Combs v. Health Care Services Corp.
401 S.W.3d 623
Tex.2013Background
- HCSC contracted with the federal government to administer Medicare and the Federal Employees Health Benefits Program, incurring reimbursable expenses.
- HCSC paid sales and use tax on some contract expenses and sought refunds under the sale-for-resale exemption.
- The products and services claimed included tangible personal property, taxable services, and leases of tangible personal property.
- The Comptroller denied refunds, leading to consolidated appeals in which the court reviewed the exemption’s scope.
- The court held the exemption covers tangible personal property and taxable services but not leases, and it addressed reimbursement documentation requirements.
- The court remanded on the lease issue for further proceedings.
Issues
| Issue | Plaintiff's Argument | Defendant's Argument | Held |
|---|---|---|---|
| Scope of sale-for-resale for tangible property | HCSC’s purchases qualify due to automatic title transfer under the contract. | Exemption requires resale in form acquired; primary purpose matters (essence of transaction). | Exemption applies to tangible property despite consumption in a nontaxable service. |
| Scope of sale-for-resale for taxable services | Taxable services resold to the government by performance for consideration. | Resale limited to property; services cannot be resold. | Sale-for-resale includes performance of taxable services resold for consideration. |
| Leases of tangible property treated under exemption | Leases qualify as sale-for-resale of tangible property. | Leases are not resales of property; not within exemption. | Leases fall outside the exemption; not entitled to refunds. |
| Documentation of reimbursements requirement | No requirement to show the government did not reimburse taxes. | Refunds require the recipient not to have collected/been reimbursed. | HCSC need not prove non-reimbursement; statute applies to not having collected tax. |
Key Cases Cited
- Day & Zimmermann, Inc. v.

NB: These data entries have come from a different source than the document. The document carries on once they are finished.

[src/rtl/csc_divider.sv]
// ============================================================================
// csc_divider: saturating restoring divider
// Divides a wide dividend by a nonzero divisor, one quotient bit per cycle.
// Quotients of 2^16 and above are detected up front and return all ones.
// ============================================================================
module csc_divider (
  input  logic                      clk,
  input  logic                      rst_n,
  input  logic                      start,
  input  logic [csc_pkg::NUM_W-1:0] num,
  input  logic [csc_pkg::DEN_W-1:0] den,
  output logic                      done,
  output logic [csc_pkg::Q_W-1:0]   quot
);

  logic                          busy_r, busy_nxt;
  logic                          done_r, done_nxt;
  logic [csc_pkg::DIV_CNT_W-1:0] cnt_r, cnt_nxt;
  logic [csc_pkg::DEN_W-1:0]     rem_r, rem_nxt;
  logic [csc_pkg::DEN_W-1:0]     den_r, den_nxt;
  logic [csc_pkg::Q_W-1:0]       low_r, low_nxt;
  logic [csc_pkg::Q_W-1:0]       q_r, q_nxt;

  logic [csc_pkg::HI_W-1:0]      hi;
  logic                          overflow;
  logic [csc_pkg::DEN_W:0]       trial;
  logic [csc_pkg::DEN_W:0]       diff;
  logic                          fits;

  always_comb begin
    hi       = num[csc_pkg::NUM_W-1:csc_pkg::Q_W];
    overflow = hi >= csc_pkg::HI_W'(den);
    trial    = {rem_r, low_r[csc_pkg::Q_W-1]};
    diff     = trial - {1'b0, den_r};
    fits     = trial >= {1'b0, den_r};
  end

  always_comb begin
    busy_nxt = busy_r;
    done_nxt = 1'b0;
    cnt_nxt  = cnt_r;
    rem_nxt  = rem_r;
    den_nxt  = den_r;
    low_nxt  = low_r;
    q_nxt    = q_r;
    if (start) begin
      den_nxt = den;
      if (overflow) begin
        q_nxt    = csc_pkg::Q_SAT;
        done_nxt = 1'b1;
      end else begin
        rem_nxt  = hi[csc_pkg::DEN_W-1:0];
        low_nxt  = num[csc_pkg::Q_W-1:0];
        q_nxt    = '0;
        cnt_nxt  = csc_pkg::DIV_CNT_W'(csc_pkg::Q_W);
        busy_nxt = 1'b1;
      end
    end else if (busy_r) begin
      rem_nxt = fits ? diff[csc_pkg::DEN_W-1:0] : trial[csc_pkg::DEN_W-1:0];
      low_nxt = {low_r[csc_pkg::Q_W-2:0], 1'b0};
      q_nxt   = {q_r[csc_pkg::Q_W-2:0], fits};
      cnt_nxt = cnt_r - 1'b1;
      if (cnt_r == csc_pkg::DIV_CNT_W'(1)) begin
        busy_nxt = 1'b0;
        done_nxt = 1'b1;
      end
    end
  end

  always_ff @(posedge clk) begin
    if (!rst_n) begin
      busy_r <= 1'b0;
      done_r <= 1'b0;
      cnt_r  <= '0;
    end else begin
      busy_r <= busy_nxt;
      done_r <= done_nxt;
      cnt_r  <= cnt_nxt;
    end
  end

  always_ff @(posedge clk) begin
    rem_r <= rem_nxt;
    den_r <= den_nxt;
    low_r <= low_nxt;
    q_r   <= q_nxt;
  end

  assign done = done_r;
  assign quot = q_r;

endmodule
`config.mk`:
```
export PLATFORM = sky130hd
export DESIGN_NAME = plk_front
export DESIGN_NICKNAME = d
export VERILOG_FILES = /design/src/sv/plk_pkg.sv /design/src/sv/plk_front.sv
export SDC_FILE = /design/constraint.sdc
export NUM_CORES = 1
export LEC_CHECK = 0
export BUFFER_PORTS_ARGS = -buffer_cell sky130_fd_sc_hd__buf_4
export CAP_MARGIN = 20
export CELL_PAD_IN_SITES_DETAIL_PLACEMENT = 1
export CELL_PAD_IN_SITES_GLOBAL_PLACEMENT = 1
export CORE_MARGIN = 3
export CORE_UTILIZATION = 43
export CTS_CLUSTER_DIAMETER = 60
export DETAILED_ROUTE_END_ITERATION = 6
export GPL_TIMING_DRIVEN = 0
export PLACE_DENSITY_LB_ADDON = 0.12
export SYNTH_ARGS = -nofsm -noshare
export SYNTH_HDL_FRONTEND = slang
export SYNTH_SLANG_ARGS = --single-unit
```
`constraint.sdc`:
```
create_clock -name i_clk -period 3.2 [get_ports i_clk]
set_clock_uncertainty 0.1 [all_clocks]
set_input_delay 0.64 -clock i_clk [delete_from_list [all_inputs] [get_ports i_clk]]
set_output_delay 0.64 -clock i_clk [all_outputs]
set_load 0.02 [all_outputs]
```
`src/sv/plk_pkg.sv`:
```
package plk_pkg;

    localparam int SAMPLE_W = 16;
    localparam int PERIOD_W = 12;
    localparam int COUNT_W = 3;
    localparam int OPCODE_W = 2;
    localparam int VOICE_W = 2;
    localparam int INDEX_W = 11;
    localparam int CFG_INDEX_W = 3;
    localparam int CFG_DATA_W = 12;
    localparam int NUM_PERIOD_REGS = 4;

    localparam int DEF_MAX_PERIOD = 2048;
    localparam int DEF_VOICES = 4;

    localparam logic [OPCODE_W-1:0] OP_LOAD = 2'd0;
    localparam logic [OPCODE_W-1:0] OP_TICK = 2'd1;
    localparam logic [OPCODE_W-1:0] OP_RESTART = 2'd2;

    localparam logic [CFG_INDEX_W-1:0] CFG_VOICE_COUNT = 3'd0;
    localparam logic [CFG_INDEX_W-1:0] CFG_PERIOD_FIRST = 3'd1;
    localparam logic [CFG_INDEX_W-1:0] CFG_PERIOD_LAST = 3'd4;

    localparam logic [COUNT_W-1:0] VOICE_COUNT_RESET = 3'd1;

    localparam logic signed [SAMPLE_W-1:0] SAMPLE_MAX = 16'sh7FFF;
    localparam logic signed [SAMPLE_W-1:0] SAMPLE_MIN = 16'sh8000;

    typedef enum logic [1:0] {
        CMD_LOAD    = 2'd0,
        CMD_TICK    = 2'd1,
        CMD_RESTART = 2'd2
    } t_cmd_kind;

    typedef struct packed {
        t_cmd_kind                   kind;
        logic [VOICE_W-1:0]          voice;
        logic [INDEX_W-1:0]          index;
        logic signed [SAMPLE_W-1:0]  value;
    } t_cmd;

endpackage

```
`src/sv/plk_front.sv`:
```
module plk_front #(
    parameter int MAX_PERIOD = plk_pkg::DEF_MAX_PERIOD,
    parameter int VOICES = plk_pkg::DEF_VOICES
) (
    input  logic                                 i_clk,
    input  logic                                 i_rst_n,
    input  logic                                 i_in_valid,
    output logic                                 o_in_ready,
    input  logic [plk_pkg::OPCODE_W-1:0]         i_opcode,
    input  logic [plk_pkg::VOICE_W-1:0]          i_load_voice,
    input  logic [plk_pkg::INDEX_W-1:0]          i_load_index,
    input  logic signed [plk_pkg::SAMPLE_W-1:0]  i_load_value,
    output logic                                 o_cmd_valid,
    output plk_pkg::t_cmd                        o_cmd,
    input  logic                                 i_cmd_pop
);
    import plk_pkg::*;

    t_cmd       r_queue [2];
    logic       r_wr_ptr;
    logic       r_rd_ptr;
    logic [1:0] r_count;
    logic       w_keep;
    logic       w_push;
    t_cmd       w_cmd;

    always_comb begin
        w_cmd.voice = i_load_voice;
        w_cmd.index = i_load_index;
        w_cmd.value = i_load_value;
        w_cmd.kind = CMD_TICK;
        w_keep = 1'b0;
        case (i_opcode)
            OP_LOAD: begin
                w_cmd.kind = CMD_LOAD;
                w_keep = (32'(i_load_voice) < VOICES) && (32'(i_load_index) < MAX_PERIOD);
            end
            OP_TICK: begin
                w_cmd.kind = CMD_TICK;
                w_keep = 1'b1;
            end
            OP_RESTART: begin
                w_cmd.kind = CMD_RESTART;
                w_keep = 1'b1;
            end
            default: begin
                w_keep = 1'b0;
            end
        endcase
    end

    assign o_in_ready = (r_count != 2'd2);
    assign w_push = i_in_valid && o_in_ready && w_keep;
    assign o_cmd_valid = (r_count != 2'd0);
    assign o_cmd = r_queue[r_rd_ptr];

    always_ff @(posedge i_clk) begin
        if (!i_rst_n) begin
            r_wr_ptr <= 1'b0;
            r_rd_ptr <= 1'b0;
            r_count <= 2'd0;
        end else begin
            if (w_push) begin
                r_wr_ptr <= ~r_wr_ptr;
            end
            if (i_cmd_pop) begin
                r_rd_ptr <= ~r_rd_ptr;
            end
            if (w_push && !i_cmd_pop) begin
                r_count <= r_count + 2'd1;
            end else if (!w_push && i_cmd_pop) begin
                r_count <= r_count - 2'd1;
            end
        end
    end

    always_ff @(posedge i_clk) begin
        if (w_push) begin
            r_queue[r_wr_ptr] <= w_cmd;
        end
    end

endmodule

```
==> impl_metrics.prom <==
# TYPE chip_impl_metric gauge
chip_impl_info{name="status",value="completed"} 1
chip_impl_metric{name="vias_per_cell",unit=""} 4.78
chip_impl_metric{name="mean_post_synth_cell_area",unit="µm²"} 20.1
chip_impl_info{name="critPathCaptureType",value="primary output"} 1
chip_impl_metric{name="cts_inserted_buffers",unit=""} 9
chip_impl_metric{name="synthesis.area",unit="µm²"} 2470
chip_impl_metric{name="vias",unit=""} 1324
chip_impl_metric{name="worstSkewPairLatency",unit="ns"} 0.32
chip_impl_metric{name="synth_largest_type_area_fraction",unit="%"} 75.3
chip_impl_metric{name="synth.lib_cells_used.distinct",unit=""} 19
chip_impl_metric{name="fmax",unit="MHz"} 447
chip_impl_metric{name="num_io_pins",unit=""} 68
chip_impl_metric{name="detailedRoute.firstPassIterationCount",unit=""} 4
chip_impl_metric{name="drt_drc_violations_left",unit=""} 0
chip_impl_metric{name="number_of_max_slew_violations_in_the_final_report",unit=""} 0
chip_impl_metric{name="report.final.hold_viol_count",unit=""} 0
chip_impl_metric{name="antenna_violating_nets_remaining",unit=""} 0
chip_impl_metric{name="drt-total-wl",unit="µm"} 4700
chip_impl_metric{name="number_of_sinks_on_the_clock_net",unit=""} 67
chip_impl_metric{name="drive_gt1_share",unit="%"} 55.6
chip_impl_metric{name="p_leak",unit="nW"} 1.23
chip_impl_metric{name="place_inst",unit=""} 261
chip_impl_info{name="min-delay-path-class",value="in2reg"} 1
chip_impl_metric{name="flop2flop_setup_slack",unit="ns"} 1.16
chip_impl_info{name="clockRootBuffer",value="sky130_fd_sc_hd__clkbuf_8"} 1
chip_impl_metric{name="cts_h_tree_depth",unit=""} 3
chip_impl_metric{name="setup_total_negative_slack",unit="ns"} 0
chip_impl_metric{name="post-route-min-period",unit="ns"} 2.24
chip_impl_info{name="post-synth-top-count-cell",value="sky130_fd_sc_hd__edfxtp_1"} 1
chip_impl_info{name="synth-main-ff-cell",value="sky130_fd_sc_hd__edfxtp_1"} 1
chip_impl_metric{name="place_hpwl",unit="µm"} 3380
chip_impl_metric{name="floorplan.rows",unit=""} 26
chip_impl_metric{name="worst_ep_required_time",unit="ns"} 2.46
chip_impl_metric{name="synth_enable_flop_cells",unit=""} 62
chip_impl_metric{name="count_of_antenna_diodes_in_the_layout",unit=""} 0
chip_impl_metric{name="final_nets",unit=""} 238
chip_impl_metric{name="vdd_drop_max",unit="µV"} 348
chip_impl_metric{name="placement.setup.worst_slack",unit="ns"} 0.819
chip_impl_metric{name="post_cts_hold_buffer_count",unit=""} 0
chip_impl_metric{name="power",unit="mW"} 1.99
chip_impl_metric{name="crit_fanout",unit=""} 10
chip_impl_info{name="netlist_top_cells_area",value="sky130_fd_sc_hd__edfxtp_1 75%, sky130_fd_sc_hd__mux2_2 14%, sky130_fd_sc_hd__dfxtp_1 4.1%"} 1
chip_impl_metric{name="portBuffers",unit=""} 67
chip_impl_metric{name="crit_arrival",unit="ns"} 1.50
chip_impl_metric{name="die_w",unit="µm"} 81.8
chip_impl_metric{name="gp_congestion",unit=""} 0.613
chip_impl_metric{name="grt_first_pass_wirelength",unit="µm"} 7140
chip_impl_metric{name="area_growth_syn_to_layout",unit="%"} 31.5
chip_impl_metric{name="vias_in_the_first_global_route",unit=""} 1490
chip_impl_metric{name="synth.ff_latch_count",unit=""} 67
chip_impl_info{name="r2r-start",value="r_count[0]"} 1
chip_impl_info{name="hold-path-endpoint",value="r_queue[0][26]"} 1
chip_impl_metric{name="track_usage",unit="%"} 15.5
chip_impl_metric{name="part_of_the_yosys_area_used_for_sequential_elements",unit="%"} 79.4
chip_impl_info{name="worstReg2RegEnd",value="r_queue[0][9]"} 1
chip_impl_metric{name="cts_resized",unit=""} 0
chip_impl_metric{name="cell_area_after_placement",unit="µm²"} 3100
chip_impl_metric{name="cts_setup_buffers",unit=""} 0
chip_impl_info{name="post-synth-top-area-cell",value="sky130_fd_sc_hd__edfxtp_1"} 1
chip_impl_info{name="setup.worst_path.class",value="reg2out"} 1
chip_impl_metric{name="finish.cell_count_without_fillers",unit=""} 277
chip_impl_info{name="critPathLaunchType",value="flip-flop"} 1
chip_impl_info{name="worst_hold_startpoint",value="i_load_index[10]"} 1
chip_impl_metric{name="die_y",unit="µm"} 81.8
chip_impl_info{name="rsz0062_at_grt",value="no"} 1
chip_impl_metric{name="drt_iter0_markers",unit=""} 39
chip_impl_metric{name="ys_warn_count",unit=""} 0
chip_impl_metric{name="holdPathStages",unit=""} 1
chip_impl_metric{name="synth-async-reset-ratio",unit="%"} 0
chip_impl_metric{name="wl_per_cell",unit="µm"} 17.0
chip_impl_metric{name="initial_antenna_violation_count",unit=""} 0
chip_impl_metric{name="fin_crit_sh",unit="%"} 69.9
chip_impl_metric{name="grt_max_degree",unit=""} 32
chip_impl_metric{name="ff2ff_path_depth",unit=""} 3
chip_impl_info{name="tritoncts",value="built"} 1
chip_impl_metric{name="setup_viol",unit=""} 0
chip_impl_metric{name="rel_slew_slack",unit="%"} 41.1
chip_impl_metric{name="cts_buffer_depth",unit=""} 2
chip_impl_metric{name="maxCapViolations",unit=""} 0
chip_impl_metric{name="floorplan.core_area",unit="µm²"} 5340
chip_impl_info{name="synth.top_cells.by_count",value="62 x sky130_fd_sc_hd__edfxtp_1, 31 x sky130_fd_sc_hd__mux2_2, 5 x sky130_fd_sc_hd__dfxtp_1"} 1
chip_impl_metric{name="power_density",unit="nW/µm²"} 612
chip_impl_metric{name="post_synth_inst_count",unit=""} 123
chip_impl_metric{name="tightestPinTransition",unit="ns"} 0.881
chip_impl_metric{name="clk_pin_slew",unit="ns"} 0.06
chip_impl_metric{name="overflow",unit=""} 0
chip_impl_metric{name="start_util",unit="%"} 46.3
chip_impl_metric{name="syn_nets",unit=""} 159
chip_impl_metric{name="floorplan.die_area",unit="µm²"} 6690
chip_impl_metric{name="design_area",unit="µm²"} 3250
chip_impl_metric{name="final.setup.worst_slack",unit="ns"} 0.962
===== src/rtl/dss_pkg.sv =====
// ----------------------------------------------------------------------------
// dss_pkg
// Shared types and constants of the drum step sequencer: field widths,
// stream packing, command, result kind and register index codes.
// ----------------------------------------------------------------------------
package dss_pkg;

  // field widths of the input and result beats
  localparam int WIDX_W      = 9;
  localparam int NOTE_W      = 8;
  localparam int KIND_W      = 2;
  localparam int IN_TDATA_W  = 24;   // playing, write_index, write_value, zero fill
  localparam int OUT_TDATA_W = 8;    // note

  // tick count and step period widths
  localparam int TICK_W = 16;
  localparam int PER_W  = 17;        // step_ticks plus step_remainder can carry

  // configuration port
  localparam int CFG_AW = 2;
  localparam int CFG_DW = 16;

  localparam logic [CFG_AW-1:0] REG_BAR_TICKS  = 2'd0;
  localparam logic [CFG_AW-1:0] REG_STEP_TICKS = 2'd1;
  localparam logic [CFG_AW-1:0] REG_STEP_REM   = 2'd2;
  localparam logic [CFG_AW-1:0] REG_METRONOME  = 2'd3;

  // input command (travels in tuser)
  localparam logic CMD_TICK  = 1'b0;
  localparam logic CMD_WRITE = 1'b1;

  // result kinds (travel in tuser)
  localparam logic [KIND_W-1:0] KIND_PERC  = 2'd0;
  localparam logic [KIND_W-1:0] KIND_BASS  = 2'd1;
  localparam logic [KIND_W-1:0] KIND_CLICK = 2'd2;
  localparam logic [KIND_W-1:0] KIND_BAR   = 2'd3;

  // status of the remainder unit
  typedef struct packed {
    logic done;   // one-cycle pulse when the remainder is ready
    logic zero;   // remainder is zero
  } mod_res_t;

endpackage
==> src/rtl/pfe_pkg.sv <==
// Shared types, constants and square lookup functions for the Playfair encryptor.
package pfe_pkg;

  localparam int SquareDim  = 5;
  localparam int LetterW    = 5;
  localparam int IdxW       = $clog2(SquareDim);
  localparam int RowW       = SquareDim * LetterW;
  localparam int CfgIndexW  = 3;
  localparam int FifoDepth  = 4;
  localparam int FifoPtrW   = $clog2(FifoDepth);

  typedef logic [LetterW-1:0] letter_t;
  typedef logic [IdxW-1:0]    idx_t;
  typedef logic [SquareDim-1:0][SquareDim-1:0][LetterW-1:0] key_square_t;

  typedef enum logic [CfgIndexW-1:0] {
    CfgRowZero  = 3'd0,
    CfgRowOne   = 3'd1,
    CfgRowTwo   = 3'd2,
    CfgRowThree = 3'd3,
    CfgRowFour  = 3'd4,
    CfgFiller   = 3'd5
  } cfg_reg_e;

  localparam key_square_t KeyReset = {
    25'd2149955, 25'd6848868, 25'd25942713, 25'd17283508, 25'd10755244
  };
  localparam letter_t FillerReset = 5'd23;

  typedef struct packed {
    letter_t plain_letter;
    logic    message_end;
  } in_t;

  typedef struct packed {
    letter_t cipher_letter;
    logic    last_of_run;
    logic    letter_missing;
  } out_t;

  // one digraph; twice marks a doubled final letter sent as two identical pairs
  typedef struct packed {
    letter_t a;
    letter_t b;
    logic    twice;
  } job_t;

  typedef struct packed {
    logic vld;
    job_t job;
  } job_req_t;

  typedef struct packed {
    logic found;
    idx_t row;
    idx_t col;
  } loc_t;

  typedef struct packed {
    letter_t x;
    letter_t y;
    logic    miss;
  } pair_t;

  function automatic idx_t idx_next(idx_t i);
    idx_t res;
    res = (i == idx_t'(SquareDim - 1)) ? '0 : i + idx_t'(1);
    return res;
  endfunction

  // first occurrence wins: scan from the far end so lower positions overwrite
  function automatic loc_t locate(letter_t l, key_square_t sq);
    loc_t res;
    res = '0;
    for (int r = SquareDim - 1; r >= 0; r--) begin
      for (int c = SquareDim - 1; c >= 0; c--) begin
        if (sq[r][c] == l) begin
          res.found = 1'b1;
          res.row   = idx_t'(r);
          res.col   = idx_t'(c);
        end
      end
    end
    return res;
  endfunction

  function automatic pair_t encrypt_pair(letter_t a, letter_t b, key_square_t sq);
    loc_t  la;
    loc_t  lb;
    pair_t res;
    la = locate(a, sq);
    lb = locate(b, sq);
    res.miss = !(la.found && lb.found);
    if (res.miss) begin
      res.x = a;
      res.y = b;
    end else if (la.row == lb.row) begin
      res.x = sq[la.row][idx_next(la.col)];
      res.y = sq[lb.row][idx_next(lb.col)];
    end else if (la.col == lb.col) begin
      res.x = sq[idx_next(la.row)][la.col];
      res.y = sq[idx_next(lb.row)][lb.col];
    end else begin
      res.x = sq[la.row][lb.col];
      res.y = sq[lb.row][la.col];
    end
    return res;
  endfunction

endpackage
===== src/rtl/core/accumulator_cpu_with_char_io_top.sv =====
// Top level of the accumulator processor with memory-mapped character I/O.
// An item passes the request register, then the response register drives the rsp_ ports.
// One item per cycle while rsp_stall is low; each machine cycle is one register stage.
// The word store is a register file read and written in the same cycle as the execute step.
// Reset is synchronous and active high: accumulator and program counter go to zero, every
// memory word to zero except the input cell, which holds newline.
module accumulator_cpu_with_char_io_top import accio_pkg::*; #(
   parameter int DATA_WIDTH = 8,
   parameter int IN_CELL    = 30,
   parameter int OUT_CELL   = 31
) (
   input  logic       clock,
   input  logic       reset,
   input  logic       req_valid,
   output logic       req_stall,
   input  logic       req_cmd,
   input  logic [4:0] req_load_addr,
   input  logic [7:0] req_load_word,
   input  logic [7:0] req_in_char,
   output logic       rsp_valid,
   input  logic       rsp_stall,
   output logic       rsp_out_valid,
   output logic [7:0] rsp_out_char,
   output logic       rsp_in_taken,
   output logic [7:0] rsp_pc_now,
   output logic [7:0] rsp_acc_now
);

   localparam int ADDR_BITS = DATA_WIDTH - 3;

   logic                  s1_valid_ff;
   logic                  s1_cmd_ff;
   logic [4:0]            s1_load_addr_ff;
   logic [7:0]            s1_load_word_ff;
   logic [7:0]            s1_in_char_ff;
   logic [DATA_WIDTH-1:0] acc_ff;
   logic [DATA_WIDTH-1:0] pc_ff;
   logic                  rsp_valid_ff;
   logic                  rsp_out_valid_ff;
   logic [7:0]            rsp_out_char_ff;
   logic                  rsp_in_taken_ff;
   logic [7:0]            rsp_pc_now_ff;
   logic [7:0]            rsp_acc_now_ff;

   logic                  out_free;
   logic                  fire;
   logic                  run;
   logic                  load;
   mem_ctl_type           wr_ctl;
   logic [DATA_WIDTH-1:0] in_word;
   logic [DATA_WIDTH-1:0] out_word;
   logic [ADDR_BITS-1:0]  pc_addr;
   logic [ADDR_BITS-1:0]  ea_addr;
   logic [DATA_WIDTH-1:0] pc_data;
   logic [DATA_WIDTH-1:0] ea_data;
   logic [DATA_WIDTH-1:0] icell_data;
   logic [DATA_WIDTH-1:0] ocell_data;
   logic [DATA_WIDTH-1:0] acc_next;
   logic [DATA_WIDTH-1:0] pc_next;
   logic [7:0]            out_char;

   assign out_free  = !rsp_valid_ff || !rsp_stall;
   assign fire      = s1_valid_ff && out_free;
   assign req_stall = s1_valid_ff && !out_free;
   assign run       = fire && (s1_cmd_ff == CMD_RUN);
   assign load      = fire && (s1_cmd_ff == CMD_LOAD);

   always_ff @(posedge clock) begin
      if (reset) begin
         s1_valid_ff <= 1'b0;
      end else if (!req_stall) begin
         s1_valid_ff <= req_valid;
      end
   end

   always_ff @(posedge clock) begin
      if (req_valid && !req_stall) begin
         s1_cmd_ff       <= req_cmd;
         s1_load_addr_ff <= req_load_addr;
         s1_load_word_ff <= req_load_word;
         s1_in_char_ff   <= req_in_char;
      end
   end

   always_ff @(posedge clock) begin
      if (reset) begin
         acc_ff <= '0;
         pc_ff  <= '0;
      end else if (fire) begin
         acc_ff <= acc_next;
         pc_ff  <= pc_next;
      end
   end

   always_ff @(posedge clock) begin
      if (reset) begin
         rsp_valid_ff <= 1'b0;
      end else if (out_free) begin
         rsp_valid_ff <= fire;
      end
   end

   always_ff @(posedge clock) begin
      if (fire) begin
         rsp_out_valid_ff <= wr_ctl.out_emit;
         rsp_out_char_ff  <= out_char;
         rsp_in_taken_ff  <= wr_ctl.in_taken;
         rsp_pc_now_ff    <= pc_next[7:0];
         rsp_acc_now_ff   <= acc_next[7:0];
      end
   end

   accio_exec #(
      .DATA_WIDTH (DATA_WIDTH),
      .IN_CELL    (IN_CELL),
      .OUT_CELL   (OUT_CELL)
   ) u_exec (
      .load       (load),
      .run        (run),
      .in_char    (s1_in_char_ff),
      .acc        (acc_ff),
      .pc         (pc_ff),
      .icell_data (icell_data),
      .ocell_data (ocell_data),
      .pc_data    (pc_data),
      .ea_data    (ea_data),
      .wr_ctl     (wr_ctl),
      .in_word    (in_word),
      .out_word   (out_word),
      .pc_addr    (pc_addr),
      .ea_addr    (ea_addr),
      .acc_next   (acc_next),
      .pc_next    (pc_next),
      .out_char   (out_char)
   );

   accio_regfile #(
      .DATA_WIDTH (DATA_WIDTH),
      .IN_CELL    (IN_CELL),
      .OUT_CELL   (OUT_CELL)
   ) u_regfile (
      .clock      (clock),
      .reset      (reset),
      .wr_ctl     (wr_ctl),
      .load_addr  (ADDR_BITS'(s1_load_addr_ff)),
      .load_word  (DATA_WIDTH'(s1_load_word_ff)),
      .in_word    (in_word),
      .out_word   (out_word),
      .store_addr (ea_addr),
      .store_word (acc_ff),
      .pc_addr    (pc_addr),
      .ea_addr    (ea_addr),
      .pc_data    (pc_data),
      .ea_data    (ea_data),
      .icell_data (icell_data),
      .ocell_data (ocell_data)
   );

   assign rsp_valid     = rsp_valid_ff;
   assign rsp_out_valid = rsp_out_valid_ff;
   assign rsp_out_char  = rsp_out_char_ff;
   assign rsp_in_taken  = rsp_in_taken_ff;
   assign rsp_pc_now    = rsp_pc_now_ff;
   assign rsp_acc_now   = rsp_acc_now_ff;

endmodule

Calvert, 519 S.W.2d 106 (Tex. 1975) (automatic title transfer supports resale exemption)
- Fiess v. State Farm Lloyds, 202 S.W.3d 744 (Tex. 2006) (statutory interpretation in tax context)
- R.R. Comm’n of Tex. v. Tex. Citizens for a Safe Future & Clean Water, 336 S.W.3d 619 (Tex. 2011) (statutory interpretation and deference considerations)
- Hercules Inc. v. United States, 292 F.3d 1378 (Fed. Cir. 2002) (Federal Acquisition Regulations and tax refund considerations)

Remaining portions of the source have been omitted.